# Going viral… again

Once again, the world is facing the emergence of a nasty disease. I was last prompted to investigate the dynamics of infection in 2014 during the Ebola outbreak. Here I thought I’d examine a slightly different model to see what, if anything, can be learned.

In all the following, note that I am not an expert, and nothing written here should be considered the advice of a professional.

When I last looked at infection dynamics, I was interested in the SIR model, where a population of people is divided into Susceptible, Infected, and Recovered groups. In that model, infection occurs as the evolution of a set of differential equations, where people move through the S, I, and R populations.

While the SIR model was interesting to examine from a mathematical standpoint, the models currently in use to model the coronavirus outbreak are much more sophisticated. Those employed by the Imperial College group, informing much of the policy in the UK, are very granular in detail. For example, report 9 outlines the model:

Individuals reside in areas defined by high-resolution population density data. Contacts with other individuals in the population are made within the household, at school, in the workplace and in the wider community. Census data were used to define the age and household distribution size. Data on average class sizes and staff-student ratios were used to generate a synthetic population of schools distributed proportional to local population density. Data on the distribution of workplace size was used to generate workplaces with commuting distance data used to locate workplaces appropriately across the population. Individuals are assigned to each of these locations at the start of the simulation.

Report 9 – Impact of non-pharmaceutical interventions (NPIs) to reduce COVID-19 mortality and healthcare demand DOI: https://doi.org/10.25561/77482

These types of models are often known as agent-based models, where instead of approximating a group of people as a mathematical function, the people themselves are simulated performing (an approximation of) their daily lives.

I thought I’d whip up my own, very simple, agent-based model, and vary some of the simulation parameters to see what effect, if any, they had.

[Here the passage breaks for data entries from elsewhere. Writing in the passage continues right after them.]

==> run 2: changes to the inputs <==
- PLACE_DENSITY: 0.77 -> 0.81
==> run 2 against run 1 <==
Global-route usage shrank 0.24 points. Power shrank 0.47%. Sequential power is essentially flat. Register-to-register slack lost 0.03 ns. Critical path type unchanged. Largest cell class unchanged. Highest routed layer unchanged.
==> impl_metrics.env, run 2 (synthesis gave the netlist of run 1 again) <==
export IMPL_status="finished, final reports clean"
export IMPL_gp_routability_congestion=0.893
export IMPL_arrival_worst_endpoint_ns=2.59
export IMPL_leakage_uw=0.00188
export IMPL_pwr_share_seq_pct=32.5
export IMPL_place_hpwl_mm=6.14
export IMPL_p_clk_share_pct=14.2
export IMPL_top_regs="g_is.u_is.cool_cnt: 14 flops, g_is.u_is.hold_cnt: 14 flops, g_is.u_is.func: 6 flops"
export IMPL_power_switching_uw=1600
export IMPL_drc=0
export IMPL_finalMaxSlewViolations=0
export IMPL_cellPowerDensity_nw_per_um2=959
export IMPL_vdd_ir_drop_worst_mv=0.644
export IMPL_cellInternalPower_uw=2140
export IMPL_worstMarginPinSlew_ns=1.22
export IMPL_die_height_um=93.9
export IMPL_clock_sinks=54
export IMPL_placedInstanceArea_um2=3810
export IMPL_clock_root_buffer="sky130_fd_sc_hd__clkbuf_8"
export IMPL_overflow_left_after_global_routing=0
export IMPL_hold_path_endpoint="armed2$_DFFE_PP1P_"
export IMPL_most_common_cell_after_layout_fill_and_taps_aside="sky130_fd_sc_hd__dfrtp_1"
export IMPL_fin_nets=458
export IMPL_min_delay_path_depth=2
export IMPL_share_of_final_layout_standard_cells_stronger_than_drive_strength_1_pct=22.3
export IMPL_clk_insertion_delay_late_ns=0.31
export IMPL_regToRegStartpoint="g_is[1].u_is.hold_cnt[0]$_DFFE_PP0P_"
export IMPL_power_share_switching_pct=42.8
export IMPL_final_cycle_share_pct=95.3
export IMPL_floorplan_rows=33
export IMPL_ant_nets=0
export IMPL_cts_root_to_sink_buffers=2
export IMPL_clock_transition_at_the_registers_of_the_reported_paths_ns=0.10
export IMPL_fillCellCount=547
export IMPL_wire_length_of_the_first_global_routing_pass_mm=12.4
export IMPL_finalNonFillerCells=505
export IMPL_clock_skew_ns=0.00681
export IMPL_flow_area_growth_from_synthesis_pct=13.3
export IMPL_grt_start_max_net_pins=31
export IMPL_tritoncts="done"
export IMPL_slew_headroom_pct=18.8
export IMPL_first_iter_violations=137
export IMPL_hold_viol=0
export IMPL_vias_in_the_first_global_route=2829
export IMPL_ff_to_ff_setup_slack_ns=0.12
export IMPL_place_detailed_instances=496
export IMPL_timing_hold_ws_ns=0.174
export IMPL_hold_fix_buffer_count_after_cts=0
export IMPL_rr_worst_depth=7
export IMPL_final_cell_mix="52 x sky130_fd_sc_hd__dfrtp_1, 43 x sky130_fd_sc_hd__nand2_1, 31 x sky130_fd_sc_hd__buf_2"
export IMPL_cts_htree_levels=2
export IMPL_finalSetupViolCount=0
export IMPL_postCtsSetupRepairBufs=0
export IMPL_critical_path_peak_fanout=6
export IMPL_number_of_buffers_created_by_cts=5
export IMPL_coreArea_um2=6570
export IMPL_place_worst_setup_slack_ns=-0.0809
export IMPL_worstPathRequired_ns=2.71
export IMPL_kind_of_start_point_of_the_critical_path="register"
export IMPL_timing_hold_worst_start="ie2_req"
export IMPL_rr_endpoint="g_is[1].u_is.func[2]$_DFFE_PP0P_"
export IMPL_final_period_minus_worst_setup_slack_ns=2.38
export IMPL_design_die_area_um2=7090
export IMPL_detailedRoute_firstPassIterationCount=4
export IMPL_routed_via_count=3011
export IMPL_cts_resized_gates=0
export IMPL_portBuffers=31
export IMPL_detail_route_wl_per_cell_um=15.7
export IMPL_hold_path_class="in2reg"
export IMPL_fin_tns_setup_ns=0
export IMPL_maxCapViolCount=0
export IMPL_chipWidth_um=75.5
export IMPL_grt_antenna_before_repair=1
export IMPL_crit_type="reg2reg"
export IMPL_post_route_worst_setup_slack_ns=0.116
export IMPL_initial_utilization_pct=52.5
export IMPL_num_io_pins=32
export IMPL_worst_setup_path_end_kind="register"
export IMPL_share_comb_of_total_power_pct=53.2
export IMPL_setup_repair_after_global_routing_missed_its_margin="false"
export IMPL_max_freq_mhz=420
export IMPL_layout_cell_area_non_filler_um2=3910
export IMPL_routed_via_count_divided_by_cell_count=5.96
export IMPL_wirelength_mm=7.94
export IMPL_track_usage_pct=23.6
`src/rtl/gpio_isol_sequencer.sv`:
```
// gpio_isol_sequencer: releases active-low pad isolation group by group after configuration, re-isolates all pads at once on request
// Ports:
//    CK          clock
//    RSTN        asynchronous active-low reset
//    CONFIG_DONE configuration complete (level)
//    ISOL_REQ    level request to isolate every pad
//    IO_ISOL_N   per-pad isolation, 0 = isolated, 1 = released
//    READY       every group released
//    BUSY        release sequence in progress
//    GROUP_IDX   index of the most recently released group
// Option: define GPIO_ISOL_SEQ_CDC_SYNC_EN to pass CONFIG_DONE through a 2-flop synchronizer;
//    otherwise CONFIG_DONE must be synchronous to CK and a single register is used.
module gpio_isol_sequencer #(
   parameter  int NUM_IO        = 16,
   parameter  int GROUP_SIZE    = 4,
   parameter  int SETTLE_CYCLES = 8,
   parameter  int CNT_W         = 8,
   localparam int NUM_GROUPS    = (NUM_IO + GROUP_SIZE - 1) / GROUP_SIZE,
   localparam int GW            = $clog2(NUM_GROUPS + 1)
) (
   input  logic              CK,
   input  logic              RSTN,
   input  logic              CONFIG_DONE,
   input  logic              ISOL_REQ,
   output logic [NUM_IO-1:0] IO_ISOL_N,
   output logic              READY,
   output logic              BUSY,
   output logic [GW-1:0]     GROUP_IDX
);

   typedef enum logic [1:0] {ISOLATED, SETTLE, ACTIVE} state_t;

   localparam logic [CNT_W-1:0] RELOAD = CNT_W'(SETTLE_CYCLES);
   localparam logic [GW-1:0]    LAST   = GW'(NUM_GROUPS - 1);

   state_t            state_q;
   logic [CNT_W-1:0]  cnt_q;
   logic              cfg_ok;
   logic [GW-1:0]     nxt_idx;
   logic [NUM_IO-1:0] nxt_mask;

`ifdef GPIO_ISOL_SEQ_CDC_SYNC_EN
   logic [1:0] sync_q;
   always_ff @(posedge CK or negedge RSTN)
      if (!RSTN) sync_q <= '0;
      else       sync_q <= {sync_q[0], CONFIG_DONE};
   assign cfg_ok = sync_q[1];
`else
   logic cfg_q;
   always_ff @(posedge CK or negedge RSTN)
      if (!RSTN) cfg_q <= 1'b0;
      else       cfg_q <= CONFIG_DONE;
   assign cfg_ok = cfg_q;
`endif

   // group released on the next step: group 0 when leaving ISOLATED, else the one after GROUP_IDX
   assign nxt_idx = (state_q == ISOLATED) ? '0 : GROUP_IDX + GW'(1);

   // pads of nxt_idx; the last group is naturally clipped at NUM_IO
   always_comb begin
      nxt_mask = '0;
      for (int i = 0; i < NUM_IO; i++)
         nxt_mask[i] = (i / GROUP_SIZE) == int'(nxt_idx);
   end

   always_ff @(posedge CK or negedge RSTN) begin
      if (!RSTN) begin
         state_q   <= ISOLATED;
         cnt_q     <= '0;
         IO_ISOL_N <= '0;
         READY     <= 1'b0;
         BUSY      <= 1'b0;
         GROUP_IDX <= '0;
      end else if (state_q != ISOLATED && (ISOL_REQ || !cfg_ok)) begin
         // abort wins over any release due on this edge: all pads isolate in one step
         state_q   <= ISOLATED;
         cnt_q     <= '0;
         IO_ISOL_N <= '0;
         READY     <= 1'b0;
         BUSY      <= 1'b0;
         GROUP_IDX <= '0;
      end else begin
         case (state_q)
            ISOLATED:
               if (cfg_ok && !ISOL_REQ) begin
                  state_q   <= SETTLE;
                  cnt_q     <= RELOAD;
                  IO_ISOL_N <= nxt_mask;
                  BUSY      <= 1'b1;
                  GROUP_IDX <= '0;
               end
            SETTLE:
               if (cnt_q == CNT_W'(1)) begin
                  if (GROUP_IDX < LAST) begin
                     cnt_q     <= RELOAD;
                     IO_ISOL_N <= IO_ISOL_N | nxt_mask;
                     GROUP_IDX <= nxt_idx;
                  end else begin
                     state_q <= ACTIVE;
                     cnt_q   <= '0;
                     READY   <= 1'b1;
                     BUSY    <= 1'b0;
                  end
               end else begin
                  cnt_q <= cnt_q - CNT_W'(1);
               end
            default: ;
         endcase
      end
   end

endmodule

```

I wanted the simulation to be large enough that statistical noise wasn’t an issue, and arbitrarily settled on a million agents, which for speed necessitated writing it in a compiled language – in this case, C++.

The core loop is, schematically, very simple, and goes like

```std::vector<Person> people;

// Omitted - place a million people according to some population density

for (auto &person : people) {
person.move(); // Move according to some rules
}

for (auto &person : people) {
if (person.isInfected()) {
auto nearby = lookup.within(person, r); // Find nearby people
for (auto& other : nearby) {
other.maybeInfect(); // If susceptible, perhaps infect that person
}
person.maybeRecover(); // If infected, perhaps recover
}
}
```

Every person moves independently, then has a chance to infect anyone within a distance `r`. There’s nothing here as sophisticated as assigning work and home locations to each person, they just bumble around at random (which, it must be said, certainly approximates my quarantined locomotion pretty well).

Let’s see what this simulation looks like for England. On the left are the spatial distributions of the three populations, on the right is a timeline of the total numbers of each:

This simulation was initiated with a 0.1% infection rate, which is actually very high – equivalent to around 60,000 people in the real England. The initial infected agents are spread randomly throughout the density distribution. After 20 time steps, each agent has a 50% change of recovering each time step.

You can observe the infection spread in waves outwards from high-density population centres, before slowing down. The total infected fraction peaks at around 10%, and the total proportion infected in this simulation is around 50%.

If we plot the total infected as a function of the infection rate, you see that initially the two are closely related, but eventually things start to tail off. In the UK we’re somewhere before this peak, but Italy and China are already observing the expected roll-off of infection rate.

As noted above, two of the important features to extract from a simulation are $I_{max}$ – the peak number of infected people, and $I_{total}$ – the overall number of infected people:

As these simulations were relatively quick to run, I ran a further 200 where I varied

• $p$ – the probability of infection
• $d$ – the distance each agent moved per time step

Plotted below are the peak and total fraction of infected agents as these parameters are varied:

Surprisingly, it was the distance moved which affected the infection rate most – you can see the dominant colour gradient is left-to-right rather than bottom-to-top.

To see this more clearly, here is the same data flipped around, so that ‘colour’ is now on the y-axis:

An interesting observation from the left-hand plots is that as $d$ increases past a point, increasing it further doesn’t change the behaviour of the simulation much (the curves start to overlap). From the right-hand plots you can see this is around $d \approx 0.004$ – where the curves in the upper-right flatten off. This is presumably because the mixing of the agents in the simulation becomes great enough that any further mixing doesn’t increase the spread of the infection.

As is often the case with any modelling I do for this blog, the main results are pretty obvious without doing any simulations: keep $p$ down (wash your hands) and $d$ down (stay inside), and we’ll all be better off for it.